Mental illnesses have historically been misunderstood, feared and therefore stigmatized. The stigma is due to a lack of education, mis-education, false information, ignorance, or a need to feel superior. Its effects are especially painful and damaging to one’s self-esteem. It leaves people with mental illnesses feeling like outcasts from society. Whether the perceived stigma is real or not, it is the subjective interpretation that affects the person’s feelings of belonging. Like most groups who are stigmatized against, there are many myths surrounding mental illness.

I couldn’t agree more. Almost 5 years ago, when my doctor was able to confirm my diagnosis of Bipolar Disorder II, I wondered what people’s reactions would be if I told them about my diagnosis. I wondered, will they look at me differently, will they treat me differently? Was I different? Was I “abnormal”? Would their perception of me change?

If someone judges me because of my illness, what does that say about them?

Be Honest

I love the Dr. Seuss quote, “Those who mind don’t matter, and those who matter don’t mind,” because it’s true. The people who matter won’t judge, and don’t mind if you have days where you “aren’t yourself”, are quiet, hyper, sad, whatever your symptoms are that day. IT’S OKAY TO NOT BE OKAY. Not every day is the same. There is nothing to be ashamed of. We just have to make the rest of the world understand that.
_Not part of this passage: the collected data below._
==> config.mk <==
export PLATFORM = sky130hd
export DESIGN_NAME = acs_sequencer
export DESIGN_NICKNAME = d
export VERILOG_FILES = /design/src/rtl/acs_pkg.sv /design/src/rtl/acs_sequencer.sv
export SDC_FILE = /design/constraint.sdc
export NUM_CORES = 1
export LEC_CHECK = 0
export BUFFER_PORTS_ARGS = -buffer_cell sky130_fd_sc_hd__buf_2
export CELL_PAD_IN_SITES_DETAIL_PLACEMENT = 1
export CELL_PAD_IN_SITES_GLOBAL_PLACEMENT = 1
export CORE_MARGIN = 4
export CORE_UTILIZATION = 47
export CTS_CLUSTER_SIZE = 28
export DETAILED_ROUTE_END_ITERATION = 10
export GPL_TIMING_DRIVEN = 1
export PLACE_DENSITY = 0.75
export SYNTH_ARGS = -nofsm -noshare
export SYNTH_HDL_FRONTEND = slang
export SYNTH_SLANG_ARGS = --single-unit
==> constraint.sdc <==
create_clock -name clk_sys -period 6.2 [get_ports clk_sys]
set_input_delay 0.31 -clock clk_sys [delete_from_list [all_inputs] [get_ports clk_sys]]
set_output_delay 0.31 -clock clk_sys [all_outputs]
set_load 0.01 [all_outputs]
I think World Bipolar Day is a great idea. We need to educate the masses and combat stigma in every way possible. I hope that WBD succeeds in educating as many people as possible and in spreading awareness. Stigma is dangerous. Stigma, as it has for me at times, prevents me from being me, “my true self”, at work, in public, in crowds – around people who don’t know “the truth” about me. I don’t want that to be my reality anymore. Stigma is frustrating. Perhaps the more World Bipolar Days we have, like Bell Let’s Talk Day, the more celebrities and individuals will feel comfortable sharing their stories, inspiring hope and sharing positive messages about mental illness/Bipolar Disorder.

Let’s tell the world why it’s wrong to use mental illnesses as adjectives. The weather is not “bipolar” or “schizophrenic”. We need to treat mental illness like physical illness. See the person, not the illness. Let’s stop stigma together.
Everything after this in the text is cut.